Pronto me di cuenta de que el tiro-libro gordo me había salido por la culata. Carlos se obsesionó con Bolaño, lo devoraba. En su Goodreads iban apareciendo una tras otra todas sus novelas. Su nuevo escritor platónico sólo consiguió acrecentar su ritmo de lectura. Y anda que no sumaron locs Los detectives salvajes, otro buen tocho. Malditos sean.
Yo leía cuanto podía, pero él ganaba posiciones cada semana. Las cajas de Amazon, llenas de libros, se nos acumulaban en el recibidor. Una vez, un repartidor trajo un paquete enorme de Ikea: Carlos necesitaba más estanterías. Eché de menos los tiempos del Kindle.

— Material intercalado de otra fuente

Context: an optimization exercise on an open-source flow, tuned for small area and a short achievable clock period. The choices shown serve that exercise and are no tape-out recipe. Function was not checked in any run shown here: the RTL went through the layout flow alone.

==> flow/design.v, too long to show whole: its modules and the start of the top module <==
// module iq_comp: 627 lines
// module iq_a21o: 3 lines
// module iq_a21oi: 3 lines
// module iq_a22o: 3 lines
// module iq_a22oi: 3 lines
// module iq_and2: 3 lines
// module iq_fa: 3 lines
// module iq_ha: 3 lines
// module iq_inv: 3 lines
// module iq_maj3: 3 lines
// module iq_mux2: 3 lines
// module iq_mux2x2: 3 lines
// module iq_nand2: 3 lines
// module iq_nor2: 3 lines
// module iq_nor3: 3 lines
// module iq_o21ai: 3 lines
// module iq_xnor2: 3 lines
// module iq_xor2: 3 lines
// module iq_benc: 9 lines
// module iq_bencn: 9 lines
// module iq_add13: 3 lines
module iq_comp (
	input clk, RESETn,
	input freeze_iqcomp,
	input [1:0] op_mode,
	input [3:0] Ix, Qx,
	input signed [12:0] Wr_in, Wj_in,
	output reg signed [3:0] Iy, Qy,
	output wire settled,
	output reg signed [12:0] Wr, Wj
);
  // ...
==> flow/flow/run.sh <==
#!/bin/bash
# Layout flow: the standard flow, with two changes:
#  - synthesis maps the RTL's leaf modules to the cells given in
#    flow/cells_map.v (via ORFS's SYNTH_CANONICALIZE_TCL hook);
#  - port buffers are buf_1 cells.
set -euo pipefail
here=$(pwd)
export SYNTH_CANONICALIZE_TCL="$here/flow/canon.tcl"
export BUFFER_PORTS_ARGS="-buffer_cell sky130_fd_sc_hd__buf_1"
bash standard.sh > "$here/standard.log" 2>&1
==> flow/flow/canon.tcl <==
# Sourced by ORFS's synthesis canonicalize step (SYNTH_CANONICALIZE_TCL):
# replaces the leaf modules of the RTL by their cell-level views in
# cells_map.v (same functions, as sky130 cells).
set here [file dirname [file normalize [info script]]]
set f [open [file join $here leaf_modules.txt] r]
set leaves [string trim [read $f]]
close $f
foreach m $leaves {
  delete =$m
}
read_verilog [file join $here cells_map.v]
hierarchy -check -top $::env(DESIGN_NAME)
==> flow/flow/cells_map.v <==
// Generated by gen/gen11.py: cell-level views of the leaf modules of rtl/iq_comp.v

module iq_a21o (input a, b, c, output y);
sky130_fd_sc_hd__a21o_1 g (.A1(a), .A2(b), .B1(c), .X(y));
endmodule

module iq_a21oi (input a, b, c, output y);
sky130_fd_sc_hd__a21oi_1 g (.A1(a), .A2(b), .B1(c), .Y(y));
endmodule

module iq_a22o (input a, b, c, d, output y);
sky130_fd_sc_hd__a22o_1 g (.A1(a), .A2(b), .B1(c), .B2(d), .X(y));
endmodule

module iq_a22oi (input a, b, c, d, output y);
sky130_fd_sc_hd__a22oi_1 g (.A1(a), .A2(b), .B1(c), .B2(d), .Y(y));
endmodule

module iq_and2 (input a, b, output y);
sky130_fd_sc_hd__and2_1 g (.A(a), .B(b), .X(y));
endmodule

module iq_fa (input a, b, c, output s, co);
sky130_fd_sc_hd__fa_1 g (.A(a), .B(b), .CIN(c), .SUM(s), .COUT(co));
endmodule

module iq_ha (input a, b, output s, co);
sky130_fd_sc_hd__ha_1 g (.A(a), .B(b), .SUM(s), .COUT(co));
endmodule

module iq_inv (input a, output y);
sky130_fd_sc_hd__inv_1 g (.A(a), .Y(y));
endmodule

module iq_maj3 (input a, b, c, output y);
sky130_fd_sc_hd__maj3_1 g (.A(a), .B(b), .C(c), .X(y));
endmodule

module iq_mux2 (input a0, a1, s, output y);
sky130_fd_sc_hd__mux2_1 g (.A0(a0), .A1(a1), .S(s), .X(y));
endmodule

module iq_mux2x2 (input a0, a1, s, output y);
sky130_fd_sc_hd__mux2_2 g (.A0(a0), .A1(a1), .S(s), .X(y));
endmodule

module iq_nand2 (input a, b, output y);
sky130_fd_sc_hd__nand2_1 g (.A(a), .B(b), .Y(y));
endmodule

module iq_nor2 (input a, b, output y);
sky130_fd_sc_hd__nor2_1 g (.A(a), .B(b), .Y(y));
endmodule

module iq_nor3 (input a, b, c, output y);
sky130_fd_sc_hd__nor3_1 g (.A(a), .B(b), .C(c), .Y(y));
endmodule

module iq_o21ai (input a, b, c, output y);
sky130_fd_sc_hd__o21ai_0 g (.A1(a), .A2(b), .B1(c), .Y(y));
endmodule

module iq_xnor2 (input a, b, output y);
sky130_fd_sc_hd__xnor2_1 g (.A(a), .B(b), .Y(y));
endmodule

module iq_xor2 (input a, b, output y);
sky130_fd_sc_hd__xor2_1 g (.A(a), .B(b), .X(y));
endmodule

module iq_benc (input [3:0] I, output [5:0] e);
wire nI0, nI1, e1n, f;
sky130_fd_sc_hd__inv_1 g0 (.A(I[0]), .Y(nI0));
sky130_fd_sc_hd__inv_4 g1 (.A(nI0), .Y(e[0]));
sky130_fd_sc_hd__inv_1 g2 (.A(I[1]), .Y(nI1));
sky130_fd_sc_hd__nor2_4 g3 (.A(nI1), .B(I[0]), .Y(e[1]));
sky130_fd_sc_hd__inv_4 g4 (.A(nI1), .Y(e[2]));
sky130_fd_sc_hd__xnor2_1 g5 (.A(I[1]), .B(I[2]), .Y(e1n));
sky130_fd_sc_hd__inv_4 g6 (.A(e1n), .Y(e[3]));
sky130_fd_sc_hd__xor2_1 g7 (.A(I[3]), .B(I[2]), .X(f));
sky130_fd_sc_hd__nor2b_4 g8 (.A(f), .B_N(e1n), .Y(e[4]));
sky130_fd_sc_hd__inv_4 g9 (.A(I[3]), .Y(e[5]));
endmodule

module iq_bencn (input [3:0] I, output [5:0] e);
wire nI0, nI1, nI3, e1n, f;
sky130_fd_sc_hd__inv_1 g0 (.A(I[0]), .Y(nI0));
sky130_fd_sc_hd__inv_4 g1 (.A(nI0), .Y(e[0]));
sky130_fd_sc_hd__inv_1 g2 (.A(I[1]), .Y(nI1));
sky130_fd_sc_hd__nor2_4 g3 (.A(nI1), .B(I[0]), .Y(e[1]));
sky130_fd_sc_hd__inv_4 g4 (.A(I[1]), .Y(e[2]));
sky130_fd_sc_hd__xnor2_1 g5 (.A(I[1]), .B(I[2]), .Y(e1n));
sky130_fd_sc_hd__inv_4 g6 (.A(e1n), .Y(e[3]));
sky130_fd_sc_hd__xor2_1 g7 (.A(I[3]), .B(I[2]), .X(f));
sky130_fd_sc_hd__nor2b_4 g8 (.A(f), .B_N(e1n), .Y(e[4]));
sky130_fd_sc_hd__inv_1 g9 (.A(I[3]), .Y(nI3));
sky130_fd_sc_hd__inv_4 g10 (.A(nI3), .Y(e[5]));
endmodule



module iq_add13(A, B, s);
  input [12:0] A;
  wire [12:0] A;
  input [12:0] B;
  wire [12:0] B;
  output [12:0] s;
  wire [12:0] s;
  wire _00_;
  wire _01_;
  wire _02_;
  wire _03_;
  wire _04_;
  wire _05_;
  wire _06_;
  wire _07_;
  wire _08_;
  wire _09_;
  wire _10_;
  wire _11_;
  wire _12_;
  wire _13_;
  wire _14_;
  wire _15_;
  wire _16_;
  wire _17_;
  wire _18_;
  wire _19_;
  wire _20_;
  wire _21_;
  wire _22_;
  wire _23_;
  wire _24_;
  wire _25_;
  wire _26_;
  wire _27_;
  wire _28_;
  wire _29_;
  wire _30_;
  wire _31_;
  wire _32_;
  wire _33_;
  wire _34_;
  wire _35_;
  wire _36_;
  wire _37_;
  wire _38_;
  sky130_fd_sc_hd__nand2_1 _39_ (
    .A(A[0]),
    .B(B[0]),
    .Y(_00_)
  );
  sky130_fd_sc_hd__xor2_1 _40_ (
    .A(A[0]),
    .B(B[0]),
    .X(s[0])
  );
  sky130_fd_sc_hd__nor2_1 _41_ (
    .A(A[11]),
    .B(B[11]),
    .Y(_01_)
  );
  sky130_fd_sc_hd__nand2_1 _42_ (
    .A(A[11]),
    .B(B[11]),
    .Y(_02_)
  );
  sky130_fd_sc_hd__and2_0 _43_ (
    .A(A[10]),
    .B(B[10]),
    .X(_03_)
  );
  sky130_fd_sc_hd__nor2_1 _44_ (
    .A(A[10]),
    .B(B[10]),
    .Y(_04_)
  );
  sky130_fd_sc_hd__nor2_1 _45_ (
    .A(_03_),
    .B(_04_),
    .Y(_05_)
  );
  sky130_fd_sc_hd__nand2_1 _46_ (
    .A(A[9]),
    .B(B[9]),
    .Y(_06_)
  );
  sky130_fd_sc_hd__or2_0 _47_ (
    .A(A[9]),
    .B(B[9]),
    .X(_07_)
  );
  sky130_fd_sc_hd__nand2_1 _48_ (
    .A(A[8]),
    .B(B[8]),
    .Y(_08_)
  );
  sky130_fd_sc_hd__xnor2_1 _49_ (
    .A(A[8]),
    .B(B[8]),
    .Y(_09_)
  );
  sky130_fd_sc_hd__and2_0 _50_ (
    .A(A[7]),
    .B(B[7]),
    .X(_10_)
  );
  sky130_fd_sc_hd__nor2_1 _51_ (
    .A(A[7]),
    .B(B[7]),
    .Y(_11_)
  );
  sky130_fd_sc_hd__and2_0 _52_ (
    .A(A[6]),
    .B(B[6]),
    .X(_12_)
  );
  sky130_fd_sc_hd__nor2_1 _53_ (
    .A(A[6]),
    .B(B[6]),
    .Y(_13_)
  );
  sky130_fd_sc_hd__nor2_1 _54_ (
    .A(_12_),
    .B(_13_),
    .Y(_14_)
  );
  sky130_fd_sc_hd__nand2_1 _55_ (
    .A(A[1]),
    .B(B[1]),
    .Y(_15_)
  );
  sky130_fd_sc_hd__nor2_1 _56_ (
    .A(A[1]),
    .B(B[1]),
    .Y(_16_)
  );
  sky130_fd_sc_hd__xor2_1 _57_ (
    .A(A[1]),
    .B(B[1]),
    .X(_17_)
  );
  sky130_fd_sc_hd__o21ai_0 _58_ (
    .A1(_00_),
    .A2(_16_),
    .B1(_15_),
    .Y(_18_)
  );
  sky130_fd_sc_hd__xnor2_1 _59_ (
    .A(A[2]),
    .B(B[2]),
    .Y(_19_)
  );
  sky130_fd_sc_hd__maj3_1 _60_ (
    .A(A[2]),
    .B(B[2]),
    .C(_18_),
    .X(_20_)
  );
  sky130_fd_sc_hd__xnor2_1 _61_ (
    .A(A[3]),
    .B(B[3]),
    .Y(_21_)
  );
  sky130_fd_sc_hd__maj3_1 _62_ (
    .A(A[3]),
    .B(B[3]),
    .C(_20_),
    .X(_22_)
  );
  sky130_fd_sc_hd__xnor2_1 _63_ (
    .A(A[4]),
    .B(B[4]),
    .Y(_23_)
  );
  sky130_fd_sc_hd__maj3_1 _64_ (
    .A(A[4]),
    .B(B[4]),
    .C(_22_),
    .X(_24_)
  );
  sky130_fd_sc_hd__xnor2_1 _65_ (
    .A(A[5]),
    .B(B[5]),
    .Y(_25_)
  );
  sky130_fd_sc_hd__maj3_1 _66_ (
    .A(A[5]),
    .B(B[5]),
    .C(_24_),
    .X(_26_)
  );
  sky130_fd_sc_hd__a21o_1 _67_ (
    .A1(_14_),
    .A2(_26_),
    .B1(_12_),
    .X(_27_)
  );
  sky130_fd_sc_hd__a211oi_1 _68_ (
    .A1(_14_),
    .A2(_26_),
    .B1(_10_),
    .C1(_12_),
    .Y(_28_)
  );
  sky130_fd_sc_hd__nor2_1 _69_ (
    .A(_11_),
    .B(_28_),
    .Y(_29_)
  );
  sky130_fd_sc_hd__o31ai_1 _70_ (
    .A1(_09_),
    .A2(_11_),
    .A3(_28_),
    .B1(_08_),
    .Y(_30_)
  );
  sky130_fd_sc_hd__o311ai_0 _71_ (
    .A1(_09_),
    .A2(_11_),
    .A3(_28_),
    .B1(_08_),
    .C1(_06_),
    .Y(_31_)
  );
  sky130_fd_sc_hd__nand2_1 _72_ (
    .A(_07_),
    .B(_31_),
    .Y(_32_)
  );
  sky130_fd_sc_hd__a31oi_1 _73_ (
    .A1(_05_),
    .A2(_07_),
    .A3(_31_),
    .B1(_03_),
    .Y(_33_)
  );
  sky130_fd_sc_hd__o21ai_0 _74_ (
    .A1(_01_),
    .A2(_33_),
    .B1(_02_),
    .Y(_34_)
  );
  sky130_fd_sc_hd__xnor2_1 _75_ (
    .A(A[12]),
    .B(B[12]),
    .Y(_35_)
  );
  sky130_fd_sc_hd__xnor2_1 _76_ (
    .A(_34_),
    .B(_35_),
    .Y(s[12])
  );
  sky130_fd_sc_hd__nor2b_1 _77_ (
    .A(_01_),
    .B_N(_02_),
    .Y(_36_)
  );
  sky130_fd_sc_hd__xnor2_1 _78_ (
    .A(_33_),
    .B(_36_),
    .Y(s[11])
  );
  sky130_fd_sc_hd__xnor2_1 _79_ (
    .A(_05_),
    .B(_32_),
    .Y(s[10])
  );
  sky130_fd_sc_hd__nand2_1 _80_ (
    .A(_06_),
    .B(_07_),
    .Y(_37_)
  );
  sky130_fd_sc_hd__xnor2_1 _81_ (
    .A(_30_),
    .B(_37_),
    .Y(s[9])
  );
  sky130_fd_sc_hd__xnor2_1 _82_ (
    .A(_09_),
    .B(_29_),
    .Y(s[8])
  );
  sky130_fd_sc_hd__or2_0 _83_ (
    .A(_10_),
    .B(_11_),
    .X(_38_)
  );
  sky130_fd_sc_hd__xnor2_1 _84_ (
    .A(_27_),
    .B(_38_),
    .Y(s[7])
  );
  sky130_fd_sc_hd__xor2_1 _85_ (
    .A(_14_),
    .B(_26_),
    .X(s[6])
  );
  sky130_fd_sc_hd__xnor2_1 _86_ (
    .A(_24_),
    .B(_25_),
    .Y(s[5])
  );
  sky130_fd_sc_hd__xnor2_1 _87_ (
    .A(_22_),
    .B(_23_),
    .Y(s[4])
  );
  sky130_fd_sc_hd__xnor2_1 _88_ (
    .A(_20_),
    .B(_21_),
    .Y(s[3])
  );
  sky130_fd_sc_hd__xnor2_1 _89_ (
    .A(_18_),
    .B(_19_),
    .Y(s[2])
  );
  sky130_fd_sc_hd__xnor2_1 _90_ (
    .A(_00_),
    .B(_17_),
    .Y(s[1])
  );
endmodule
==> flow/flow/leaf_modules.txt <==
iq_a21o iq_a21oi iq_a22o iq_a22oi iq_and2 iq_fa iq_ha iq_inv iq_maj3 iq_mux2 iq_mux2x2 iq_nand2 iq_nor2 iq_nor3 iq_o21ai iq_xnor2 iq_xor2 iq_benc iq_bencn iq_add13
==> flow/standard.sh <==
#!/bin/bash
# synth_recipe.tcl (not shown) runs the flow's synth.tcl, then flattens the netlist and writes it again
# the make line also repeats each setting of config.mk as NAME=value (left out here)
make -C /OpenROAD-flow-scripts/flow DESIGN_CONFIG=/design/flow/config.mk WORK_HOME=/design/flow/orfs CLKGATE_MAP_FILE= SYNTH_SCRIPT=/design/flow/synth_recipe.tcl "${@:-finish}"
==> flow/config.mk <==
export PLATFORM = sky130hd
export DESIGN_NAME = iq_comp
export DESIGN_NICKNAME = iq_comp
export VERILOG_FILES = /design/flow/design.v
export SDC_FILE = /design/flow/constraint.sdc
export NUM_CORES = 4
export LEC_CHECK = 0
export CAP_MARGIN = 20
export CORE_MARGIN = 2
export CORE_UTILIZATION = 40
export CTS_BUF_LIST = sky130_fd_sc_hd__clkbuf_8
export SETUP_SLACK_MARGIN = 2.0
export SLEW_MARGIN = 20
export SYNTH_HIERARCHICAL = 1
export SYNTH_MINIMUM_KEEP_SIZE = 0
==> flow/constraint.sdc <==
create_clock -name core_clock -period 8.0 [get_ports {clk}]
set_input_delay 1.6000 -clock core_clock [delete_from_list [all_inputs] [get_ports {clk}]]
set_output_delay 1.6000 -clock core_clock [all_outputs]
set_load 0.01 [all_outputs]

Mi siguiente estratagema vino precisamente derivada de su nueva afición al papel. Como nuestro salón tenía una iluminación muy pobre, Carlos se había comprado una de esas lamparitas de lectura con pinza. La encontré cargando en nuestra mesita de noche y, con sutileza, desenganché un poco el extremo del cable que conectaba la lámpara. Lo justo para que no sospechase de mí y creyese que la había enchufado mal él. Sun Tzu hubiera estado orgulloso.
Aquella noche, Carlos leyó sentado en el suelo de la cocina, bajo el foco de led del techo.
Agotada, comencé a leer a escondidas en el trabajo. Una de las decenas de pestañas que siempre tenía abiertas en el buscador de Chrome era la aplicación para ordenador de Kindle. La minimizaba cada vez que algún compañero se acercaba a decirme algo. Mi jefe estuvo a punto de pillarme varias veces. No hubiera sabido cómo explicarlo. Estaba arriesgando mi puesto de trabajo por leer. Pero a esas alturas, yo sólo pensaba en evitar la derrota.
Una tarde de septiembre llegué a casa sobre las siete de la tarde, un poco antes de lo habitual. Me sorprendió no encontrar a Carlos leyendo en el salón. Dejé el bolso colgado en el respaldo de una de las mesas del comedor y recorrí el pasillo del apartamento llamándole. Se escuchaba el sonido del agua. Abrí la puerta del baño sin llamar y me lo encontré metido en la ducha. Estaba enjabonándose el pelo con su champú anticaída con la mano derecha y en la izquierda, en alto, sostenía un libro.
—¿Qué coño haces?
—Ulises Lima también leía en la ducha —me contestó. La espuma del champú le estaba entrando en los ojos.
El libro estaba tan empapado que era imposible descifrar el título o la imagen de su cubierta. La tinta chorreaba desde sus páginas como lágrimas de rímel corrido. Carlos entrecerraba los ojos, que supongo le escocerían por el champú, y fingía continuar con la lectura a través del agua que le caía por la cabeza desde la alcachofa.
Supe que en esas condiciones no podía leer nada. Que aquel libro, fuese el que fuese, había quedado inservible. Enseguida se me escapó la primera carcajada. Me reí con tanta intensidad que me costaba respirar. Me dolía la parte baja de la tripa. Me quité el vestido y me metí con la ropa interior en la ducha. Le arrebaté el libro y lo tiré contra los azulejos.
—Así que Ulises Lima, eh.
Nos besamos.
Llevaríamos más de cien libros cada uno.